Successful cochlear implantation in a case of Vogt-Koyanagi-Harada disease.

OBJECTIVE

To characterize the auditory phenotype of Vogt-Koyanagi-Harada disease (VKH) and highlight the potential for successful cochlear implantation (CI).

PATIENTS

Single case report

INTERVENTION(S): Therapeutic

MAIN OUTCOME MEASURE(S): AzBio Sentences in quiet and noise, CNC Words, BKB-SIN RESULTS: VKH is a systemic autoimmune disorder characterized by granulomatous uveitis accompanied by neurologic and auditory-vestibular symptoms. Development is attributed to an autoimmune response against pigmented cells, with destruction of melanocytes by T lymphocytes directed against an unidentified antigen; accordingly, the disease typically affects races with darkly pigmented skin. VKH presents as blurring of vision and eye inflammation, severe headaches, and meningismis. Auditory symptoms include sensorineural hearing loss (SNHL), tinnitus, and imbalance. SNHL can persist despite immunosuppressant therapy.This report describes successful cochlear implantation in a 26-year-old female patient with VKH who presented with complaints of blurred vision and bilateral sudden SNHL. Oral steroids initially restored hearing, but benefit ceased upon discontinuation of oral steroids and was not restored following a series of intratympanic steroid injections. The patient underwent bilateral CI, which was fast-tracked because of the autoimmune nature of her hearing loss.
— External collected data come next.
Background: an optimization exercise with open tools, aiming at small area, a short achievable clock period and few clock cycles per item. Do not read the settings as production practice.
The RTL was checked by simulation tests, not by an equivalence proof against the original design.
Power is estimated from default activity; no workload was simulated.

run A:
Design fc_layer, start of the top module:
module fc_layer #(
    parameter INPUT_SIZE  = 16,
    parameter OUTPUT_SIZE = 8,
    parameter DATA_WIDTH  = 8
)(
    input  logic                          clk,
    input  logic                          reset,
    input  logic                          start,
    output logic                          done,
    input  logic signed [INPUT_SIZE*DATA_WIDTH-1:0]  input_data_flat,
    input  logic signed [OUTPUT_SIZE*INPUT_SIZE*DATA_WIDTH-1:0] weights_flat,
    input  logic signed [OUTPUT_SIZE*DATA_WIDTH-1:0]            bias_flat,
    output logic signed [OUTPUT_SIZE*DATA_WIDTH-1:0] output_data_flat
);
    logic [3:0] st;
    logic       valid;    
    logic       first, last, en;
    assign first = st[0];
    assign last  = st[3];
    assign en    = !first || start;
    always_ff @(posedge clk or posedge reset) begin
        if (reset) begin
            st    <= 4'b0001;
            done  <= 1'b0;
            valid <= 1'b0;
        end else begin
            if (en) st <= {st[2:0], st[3]};
            done <= last;
            if (last) valid <= 1'b1;
        end
    end
    logic [15:0] sgn, neg, one, two;
    logic [15:0] sgnn, onen, twon, nz;
    always_comb begin
        for (int j = 0; j < 16; j++) begin
            logic b2, b1, b0;
            b2 = (st[0] & input_data_flat[8*j+1]) | (st[1] & input_data_flat[8*j+3]) |
                 (st[2] & input_data_flat[8*j+5]) | (st[3] & input_data_flat[8*j+7]);
            b1 = (st[0] & input_data_flat[8*j+0]) | (st[1] & input_data_flat[8*j+2]) |
                 (st[2] & input_data_flat[8*j+4]) | (st[3] & input_data_flat[8*j+6]);
            b0 = (st[1] & input_data_flat[8*j+1]) | (st[2] & input_data_flat[8*j+3]) |
                 (st[3] & input_data_flat[8*j+5]);
            sgn[j] = b2;
            one[j] = b1 ^ b0;
            two[j] = (b2 & !b1 & !b0) | (!b2 & b1 & b0);
            neg[j] = b2 & !(b1 & b0);
            sgnn[j] = !sgn[j];
            onen[j] = !one[j];
            twon[j] = !two[j];
  ...
clock: 10.0 ns
lec_check: 0
cap_margin: 5
core_area: 5 5 435 435
die_area: 0 0 440 440
setup_slack_margin: 3.25
slew_margin: 5
synth_hierarchical: 1
synth_minimum_keep_size: 0
standard.sh (not shown) runs the stock make flow with config.mk's settings and CLKGATE_MAP_FILE= SYNTH_SCRIPT=/design/flow/synth_recipe.tcl, a recipe that flattens the netlist after the stock synthesis.
==> flow/flow/run.sh <==
#!/bin/bash
# The standard layout, except that the ports are buffered with sky130_fd_sc_hd__buf_1
# rather than the delay buffer buffer_ports picks by itself.
set -euo pipefail
bash standard.sh "BUFFER_PORTS_ARGS=-buffer_cell sky130_fd_sc_hd__buf_1" finish > run_make.log 2>&1
The flow did not stop early for run A: all stages ran, and the layout cleared the timing, design-rule and antenna checks.
Testbench counts of run A, summed over its fixed seeds: cycles 1,920, inferences 384.
Edits applied to the flow inputs when going from run A to run B:
- PLACE_DENSITY newly set to 0.75
- SETUP_SLACK_MARGIN changed from 3.25 to 3
- CAP_MARGIN changed from 5 to 20
- SLEW_MARGIN changed from 5 to 20
- Per the comparison of run B with run A, worst ir drop on vdd went down about 5%; total power went up 0.081 mW; sequential share of cell area held.
- The final worst clock skew of run B and that of run A are within noise of each other.
Edits applied to the flow inputs when going from run B to run C:
- removing PLACE_DENSITY (formerly 0.75)
- changing SETUP_SLACK_MARGIN from 3 to 3.25
- setting GPL_ROUTABILITY_DRIVEN to 0 for the first time
Notes after the runs:
Against run B, run C comes in 0.15 ns lower on transition at the pin with the smallest max-transition slack. Per the comparison of run C with run B, total number of vias higher; layout overhead on the synthesized area went up by 1.8 points; register-to-register slack higher; routed length on met3 held; die area neither gained nor lost much. Where first-pass GRT wire length is concerned, run B is outperformed by run C. Diff run B -> run C: final critical-path share of the clock period now smaller; register share of the cell area dropped 0.16 points; number of clock-tree buffers in the layout moved up; wire length shrank by 8200 um.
After implantation, her speech understanding in both quiet and noise far exceeds her pre-implant scores.

CONCLUSION

This unique case is the first to report successful CI in VKH. It is important for hearing health professionals to be aware of the signs and symptoms of this disease as patients may present initially with hearing loss, tinnitus, or imbalance, and may benefit from CI in cases of persistent, steroid-unresponsive, severe-to-profound SNHL.